3DandBeyond wrote...
So, why would he keep using it if Shepard refuses? Perhaps because all along he has known it is not a solution at all, nor is any choice. In each case, synthetics do exist or will exist, so the idea that the problem or the conflict if it is true will not return does not fit in with his inevitability scenario. Something that can have a solution, even if one is not yet in existence, is not inevitable.
Maybe it just doesn't see any alternative and the cycles are the only "stopgap" measure it can think of until someone else comes up with one? In any case, I'm not arguing that the Catalyst's logic makes sense.
And you believe synthesis does not change the individual, what then does it do adn why is it needed?
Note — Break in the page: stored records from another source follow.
Context: an optimization exercise on an open-source flow, tuned for small area. The choices shown serve that exercise and are no tape-out recipe. In this exercise RTL edits were held to simulation tests only and were not proved equivalent to the original. Power figures rest on the tool's default switching activity, not on a simulated workload.

==> run a: inputs <==
==> flow/design.v <==
module smc_dbcodec (
    input  wire        clk,
    input  wire        rst,
    input  wire        in_valid,
    input  wire        in_gain,
    input  wire [63:0] in_db,
    output reg         out_valid,
    output reg  [15:0] out_word,
    output reg         out_nan
);
    wire        sgn  = in_db[63];
    wire [10:0] e    = in_db[62:52];
    wire [51:0] frac = in_db[51:0];
    wire f_lo   = |frac[37:0];
    wire f_mid  = |frac[45:38];
    wire is_nan = (&e) & (f_lo | f_mid | (|frac[51:46]));
    wire big    = e[10] & ((|e[9:3]) | (e[2] & e[1]));              
    wire ge1015 = e[10] | ((&e[9:4]) & (e[3] | (&e[2:0])));         
    wire in_rng = ge1015 & ~big;
    wire ge1026 = e[10] & (|e[9:1]);                                 
    wire [3:0]  rs = in_rng ? (4'd5 - e[3:0]) : 4'd15;
    wire [14:0] t0 = {1'b1, frac[51:38]};
    wire [14:0] t1 = rs[3] ? {8'b0, t0[14:8]} : t0;
    wire [14:0] t2 = rs[2] ? {4'b0, t1[14:4]} : t1;
    wire [14:0] t3 = rs[1] ? {2'b0, t2[14:2]} : t2;
    wire [14:0] a  = rs[0] ? {1'b0, t3[14:1]} : t3;
    wire sticky = f_lo | (rs[3] & f_mid) | (rs[2] & (|t1[3:0])) |
                  (rs[1] & (|t2[1:0])) | (rs[0] & t3[0]);
    wire [7:0] lo_p;            
    wire [7:0] lo_w;
    assign lo_w[0] = ~a[0] ^ sticky;
    assign lo_p[1] = ~(a[0] & sticky);
    genvar k;
    generate
        for (k = 1; k < 8; k = k + 1) begin : g_lo
            assign lo_w[k] = ~a[k] ^ lo_p[k];
            if (k < 7) begin : g_p
                assign lo_p[k+1] = lo_p[k] & ~a[k];
            end
        end
    endgenerate
    wire c8 = lo_p[7] & ~a[7];
    wire [8:0] hi_p;
    wire [7:0] hi_w;
    assign hi_p[0] = in_gain ? ~a[7] : c8;
    generate
        for (k = 0; k < 7; k = k + 1) begin : g_hi
            assign hi_w[k] = ~a[8+k] ^ hi_p[k];
            assign hi_p[k+1] = hi_p[k] & ~a[8+k];
        end
    endgenerate
    assign hi_w[7] = ~hi_p[7];
    wire [2:0] pm = a[10:8];
    wire p_sat = (ge1026 & ~is_nan) | (&pm) | (pm[2] & pm[1] & a[7]);
    wire [2:0] p_inc = {pm[2] ^ (pm[1] & pm[0] & a[7]), pm[1] ^ (pm[0] & a[7]), pm[0] ^ a[7]};
    wire [2:0] p_v = p_sat ? 3'd6 : p_inc;
    wire [15:0] word;
    assign word[7:0]   = (sgn & ~in_gain) ? lo_w : 8'h00;
    assign word[10:8]  = sgn ? hi_w[2:0] : (in_gain ? p_v : 3'd0);
    assign word[14:11] = sgn ? hi_w[6:3] : 4'd0;
    assign word[15]    = sgn & (hi_w[7] | (big & ~is_nan));
    always @(posedge clk) begin
        out_valid <= in_valid & ~rst;
        out_nan   <= is_nan;
        out_word  <= word;
    end
endmodule
==> flow/flow/run.sh <==
#!/bin/bash
# Own layout flow:
#  2. candidate netlists: the standard netlist's combinational logic mapped again with
#     area-oriented ABC scripts, and a structure-keeping synthesis of the design mapped with the
#     same scripts (its registers renamed after the standard ones, matched by the net they drive);
#     each candidate must be proven equivalent to the standard netlist, the smallest is kept;
#  3. the standard layout flow on that netlist, with the smallest buffer on the ports.
# Each tool writes its full output to its own log file here.
set -uo pipefail
WORK=$(pwd)
export FLOWDIR="$WORK/flow"
YOSYS="$FLOW_HOME/../tools/install/yosys/bin/yosys"
[[ -x "$YOSYS" ]] || YOSYS=yosys
export LIB="$FLOW_HOME/platforms/sky130hd/lib/sky130_fd_sc_hd__tt_025C_1v80.lib"
R="$WORK/orfs/results/$FLOW_PLATFORM/smc_dbcodec/base"

bash standard.sh synth > "$WORK/std_synth.log" 2>&1 || exit 1

C="$WORK/cand"
mkdir -p "$C"
cp "$R/1_2_yosys.v" "$C/std.v"
cd "$C"
for s in "$FLOWDIR"/scripts/*.abc; do
  n=$(basename "$s" .abc)
  ( OUT="$C/remap_$n.v" SCRIPT="$s" "$YOSYS" -c "$FLOWDIR/remap.tcl" > "$WORK/yosys_remap_$n.log" 2>&1 ) &
  ( OUT="$C/own_$n.raw.v" SCRIPT="$s" "$YOSYS" -c "$FLOWDIR/own.tcl" > "$WORK/yosys_own_$n.log" 2>&1 &&
    python3 "$FLOWDIR/rename_ff.py" "$C/std.v" "$C/own_$n.raw.v" "$C/own_$n.v" > "$WORK/rename_own_$n.log" 2>&1 &&
    cp "$C/own_$n.raw.v.stat" "$C/own_$n.v.stat" ) &
  while (( $(jobs -r | wc -l) >= ${NUM_CORES:-4} )); do sleep 1; done
done
wait

best=""; best_area=""
for v in "$C"/remap_*.v "$C"/own_*.v; do
  [[ "$v" == *.raw.v ]] && continue
  [[ -f "$v" && -f "$v.stat" ]] || continue
  n=$(basename "$v" .v)
  if grep -qE 'lpflow_|probe_p|probec_p' "$v"; then continue; fi
  if grep -qE '\\[^ ]*[/:]' "$v"; then continue; fi
  CAND="$v" "$YOSYS" -c "$FLOWDIR/equiv.tcl" > "$WORK/yosys_equiv_$n.log" 2>&1 || continue
  grep -q "SUCCESS" "$WORK/yosys_equiv_$n.log" || continue
  a=$(awk '/Chip area/ {print $NF}' "$v.stat")
  echo "$n $a" >> "$WORK/candidates.txt"
  if [[ -z "$best" ]] || awk "BEGIN{exit !($a < $best_area)}"; then best="$v"; best_area="$a"; fi
done
cd "$WORK"
echo "chosen: ${best:-standard} ${best_area}" >> "$WORK/candidates.txt"

if [[ -n "$best" ]]; then
  cp "$best" "$R/1_2_yosys.v"
  rm -f "$R/1_synth.odb" "$R/1_synth.sdc"
fi
bash standard.sh "BUFFER_PORTS_ARGS=-buffer_cell sky130_fd_sc_hd__buf_1" "CTS_ARGS=-buf_list sky130_fd_sc_hd__clkbuf_8 -root_buf sky130_fd_sc_hd__clkbuf_8 -sink_clustering_enable -sink_clustering_size 30 -sink_clustering_max_diameter 500 -repair_clock_nets" finish > "$WORK/std_layout.log" 2>&1
==> flow/flow/common.tcl <==
# shared by remap.tcl and own.tcl: the don't-use cells and the final clean-up
set dont_use {}
set f [open $::env(LIB) r]
foreach {- name} [regexp -all -inline {cell\s*\(\s*"?(sky130_fd_sc_hd__(?:lpflow_\w+|probec?_p_8))"?\s*\)} [read $f]] {
  lappend dont_use -dont_use $name
}
close $f
proc finish_netlist {} {
  yosys opt_clean -purge
  yosys hilomap -singleton -hicell sky130_fd_sc_hd__conb_1 HI -locell sky130_fd_sc_hd__conb_1 LO
  yosys setundef -zero
  yosys splitnets
  yosys opt_clean -purge
  yosys insbuf -buf sky130_fd_sc_hd__buf_1 A X
  yosys read_liberty -lib $::env(LIB)
  yosys tee -o $::env(OUT).stat stat -liberty $::env(LIB)
  yosys check -assert
  yosys write_verilog -noattr -nohex -nodec $::env(OUT)
}
==> flow/flow/equiv.tcl <==
# the candidate netlist against the standard one: all registers are fed from the inputs only,
# so two cycles from a zero state cover every reachable behaviour
yosys read_liberty -ignore_miss_func $::env(LIB)
yosys read_verilog std.v
yosys rename $::env(FLOW_TOP) gold
yosys read_verilog $::env(CAND)
yosys rename $::env(FLOW_TOP) gate
yosys hierarchy -check
yosys flatten
yosys opt_clean
yosys miter -equiv -flatten -make_outputs gold gate miter
yosys hierarchy -top miter
yosys sat -verify -seq 2 -prove trigger 0 -set-init-zero miter
==> flow/flow/own.tcl <==
# synthesis of the design that keeps its structure for ABC (no abc -fast inside synth)
source $::env(FLOWDIR)/common.tcl
yosys read_verilog -sv $::env(FLOW_DESIGN)
yosys hierarchy -check -top $::env(FLOW_TOP)
yosys synth -flatten -nofsm -noshare -noabc -top $::env(FLOW_TOP)
yosys opt -purge
yosys dfflibmap -liberty $::env(LIB) {*}$dont_use
yosys opt
yosys abc -script $::env(SCRIPT) -liberty $::env(LIB) {*}$dont_use
finish_netlist
==> flow/flow/remap.tcl <==
# map again the combinational logic of the standard netlist (registers kept as they are)
source $::env(FLOWDIR)/common.tcl
yosys read_liberty -ignore_miss_func $::env(LIB)
yosys blackbox sky130_fd_sc_hd__dfxtp_1
yosys read_verilog std.v
yosys hierarchy -top $::env(FLOW_TOP)
yosys flatten
yosys opt_clean -purge
yosys abc -script $::env(SCRIPT) -liberty $::env(LIB) {*}$dont_use
finish_netlist
==> flow/flow/rename_ff.py <==
#!/usr/bin/env python3
"""rename_ff.py STD CAND OUT: give each flip-flop in CAND the instance name of the flip-flop in
STD whose Q pin drives the same net; fail unless the two sets of flip-flops then match one to one
with the same cell types."""
import re, sys

FF = re.compile(r'^(\s*)(sky130_fd_sc_hd__(?:df|sdf|edf)\w+)\s+(\S+)\s*\((.*?)\);', re.M | re.S)


def flops(text):
    out = {}
    for m in FF.finditer(text):
        q = re.search(r'\.Q\(\s*(.*?)\s*\)', m.group(4))
        if not q:
            sys.exit('flip-flop without Q: ' + m.group(3))
        out[q.group(1)] = (m.group(2), m.group(3))
    return out


std = open(sys.argv[1]).read()
cand = open(sys.argv[2]).read()
fs, fc = flops(std), flops(cand)
if set(fs) != set(fc):
    sys.exit('flip-flop Q nets differ')
for q in fs:
    if fs[q][0] != fc[q][0]:
        sys.exit('cell type differs for ' + q)


def sub(m):
    q = re.search(r'\.Q\(\s*(.*?)\s*\)', m.group(4)).group(1)
    return f'{m.group(1)}{m.group(2)} {fs[q][1]} ({m.group(4)});'


new = FF.sub(sub, cand)
names = sorted(n for _, n in flops(new).values())
if names != sorted(n for _, n in fs.values()):
    sys.exit('names differ after renaming')
open(sys.argv[3], 'w').write(new)
==> flow/flow/scripts/s1.abc <==
strash
&get -n
&deepsyn -T 30
&put
dch
amap
==> flow/flow/scripts/s2.abc <==
strash
&get -n
&deepsyn -T 30 -S 1
&put
dch
amap
==> flow/flow/scripts/s3.abc <==
strash
&get -n
&deepsyn -T 30 -S 2
&put
dch
amap
==> flow/flow/scripts/s4.abc <==
strash
&get -n
&deepsyn -T 30 -S 3
&put
dch
amap
==> flow/flow/scripts/s5.abc <==
strash
dch
amap
mfs2 -a
strash
dch
amap
==> flow/flow/scripts/s6.abc <==
strash
dch
fraig_store
&get -n
&deepsyn -T 30
&put
dch
fraig_store
fraig_restore
amap
==> flow/standard.sh <==
#!/bin/bash
# synth_recipe.tcl (not shown) runs the flow's synth.tcl, then flattens the netlist and writes it again
# the make line also repeats each setting of config.mk as NAME=value (left out here)
make -C /OpenROAD-flow-scripts/flow DESIGN_CONFIG=/design/flow/config.mk WORK_HOME=/design/flow/orfs CLKGATE_MAP_FILE= SYNTH_SCRIPT=/design/flow/synth_recipe.tcl "${@:-finish}"
==> flow/config.mk <==
export PLATFORM = sky130hd
export DESIGN_NAME = smc_dbcodec
export DESIGN_NICKNAME = smc_dbcodec
export VERILOG_FILES = /design/flow/design.v
export SDC_FILE = /design/flow/constraint.sdc
export NUM_CORES = 4
export LEC_CHECK = 0
export ABC_AREA = 1
export CAP_MARGIN = 20
export CORE_MARGIN = 2
export CORE_UTILIZATION = 40
export CTS_BUF_LIST = sky130_fd_sc_hd__clkbuf_4
export CTS_CLUSTER_DIAMETER = 200
export CTS_CLUSTER_SIZE = 30
export SLEW_MARGIN = 20
==> flow/constraint.sdc <==
create_clock -name core_clock -period 8.0 [get_ports {clk}]
set_input_delay 1.6000 -clock core_clock [delete_from_list [all_inputs] [get_ports {clk}]]
set_output_delay 1.6000 -clock core_clock [all_outputs]
set_load 0.01 [all_outputs]
==> run b (differences from run a) <==
--- a/flow/flow/run.sh
+++ b/flow/flow/run.sh
@@ -52,2 +52,2 @@
 fi
-bash standard.sh "BUFFER_PORTS_ARGS=-buffer_cell sky130_fd_sc_hd__buf_1" "CTS_ARGS=-buf_list sky130_fd_sc_hd__clkbuf_8 -root_buf sky130_fd_sc_hd__clkbuf_8 -sink_clustering_enable -sink_clustering_size 30 -sink_clustering_max_diameter 500 -repair_clock_nets" finish > "$WORK/std_layout.log" 2>&1
+bash standard.sh "BUFFER_PORTS_ARGS=-buffer_cell sky130_fd_sc_hd__buf_1" "CTS_ARGS=-buf_list sky130_fd_sc_hd__clkbuf_4 -root_buf sky130_fd_sc_hd__clkbuf_4 -sink_clustering_enable -sink_clustering_size 30 -sink_clustering_max_diameter 500 -sink_clustering_levels 1 -repair_clock_nets" finish > "$WORK/std_layout.log" 2>&1
==> out/results.tsv <==
stage	metric	value	unit
detailed_routing	WL met2	1650	um
final_layout	P&R area growth vs syn	31.1	%
final_layout	multi-input combinational area share	0.493	
final_layout	sequential cell area share	0.221	
final_layout	final core utilization	0.542	
timing	WHS	1460	ps
setup_path	worst path required time	8220	ps
grt	met1 Usage GRT	0.282	
power_and_ir_drop	VDD IR-drop max	0.0000374	V
final_layout	FILL cells	319	
detailed_routing	top layer in use	met4	
detailed_routing	wire per inst	11.5	um
run_status	status	no timing/DRC/antenna violations	
power_and_ir_drop	Pleak	0.494	nW
clock_network	Root Buffer	clkbuf_4	
power_and_ir_drop	Clk pwr share	0.247	
final_layout	clkbuf count	3	
[end of results for run b]
==> out/results.tsv <==
stage	metric	value	unit
run_status	status	no timing/DRC/antenna violations	
detailed_routing	WL met2	1670	um
die	starting density of the core	0.413	
final_layout	P&R area growth vs syn	33.5	%
final_layout	multi-input combinational area share	0.484	
power_and_ir_drop	VDD IR-drop max	0.0000482	V
clock_network	Root Buffer	clkbuf_8	
place	Placer Congestion	0.877	
detailed_routing	top layer in use	met3	
setup_path	worst path required time	8180	ps
grt	met1 Usage GRT	0.281	
timing	WHS	1510	ps
final_layout	final core utilization	0.552	
synthesis	Syn Inst Count	180	
power_and_ir_drop	Pleak	0.507	nW
final_layout	clkbuf count	4	
detailed_routing	wire per inst	11.5	um
[end of results for run a]

separate check: timing with driven ports:
In the flow no input, the clock included, has a driving cell. The finished layouts below were timed again as built, in two steps.
Step 1 (the two cells are an assumption about what drives the block):
set clk [get_ports {clk}]
set_driving_cell -lib_cell sky130_fd_sc_hd__clkbuf_16 $clk
set_driving_cell -lib_cell sky130_fd_sc_hd__buf_2 [delete_from_list [all_inputs] $clk]
Step 2 times the ports against the registers' clock, not the clock port: input delays grow and output delays shrink by t, the midpoint of the rising clock arrivals with the driver on.
Slacks: ideal ports / drivers / drivers and shift; pairs: ideal ports / drivers.
run	shift t [ns]	setup slack, ns	worst hold slack (ns)	worst setup path after step 2	worst slew at a driven data input, ns
run a	0.268	0.883 / 0.885 / 0.618	1.505 / 1.506 / 1.774	input to register	0.04
run b	0.301	0.893 / 0.891 / 0.589	1.459 / 1.464 / 1.766	input to register	0.04
After both steps setup and hold are still met in every run listed. The setup slack of run b, which loses most, moves by -0.002 ns with the drivers and by -0.304 ns with both steps.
I don't think it is needed. But I don't see the ending as Shepard choosing his or her ideal solution. It's essentially a negotiation process. Shepard's negotiation partner may be deluded or insane, but it also controls thousands of Reapers that are about to kill everybody if Shepard doesn't do *something*, and its conditions for standing down are that Shepard pick one of its three proposed solutions. Shepard doesn't have to believe in its logic to make an assessment of which of the choices is the most tolerable in the short term and the most likely to be beneficial to the galaxy in the long term.
It's a bit like a bank robber who takes a bunch of people hostage because he believes a magic talking toaster told him to do it. Assuming that you can't convince him that the magic talking toaster isn't real, then you still have a bunch of hostages and a dangerous criminal to deal with somehow.
If we have tech fully integrated at the DNA level then it must be to control and to stop change-the kid wants order because order is perfection and chaos is conflict. So, today the Krogan will still be the Krogan, but who is to say what they will become in ten generations. And if they become immortal, what then? How many Krogan or Rachni babies can the galaxy handle? Conflict surely will ensue.
Evolution, longer lifespans, and resource shortages could happen with or without Synthesis, though. And again, this is really more of a problem with how the Catalyst explains it than with what actually happens - EDI's narration suggests that evolution and change do *not* immediately stop if Synthesis takes place.
Now, if you want to argue that Bioware should have made this clearer, so that we don't feel like Shepard has to draw so many unspoken inferences about the eventual outcomes, I would agree with that. If it were up to me, I'd have one additional option for the ending where Shepard can argue more forcefully that the cycles have just been a terrible mistake, though I'd probably have the argument fail if you haven't achieved most of the ideal outcomes to the more politically-tinged quests (Feros saved, genophage cured, geth/quarian peace etc.). I'm just saying that it's possible to interpret the endings without assuming that Shepard accepts the Catalyst's logic, or that Bioware does.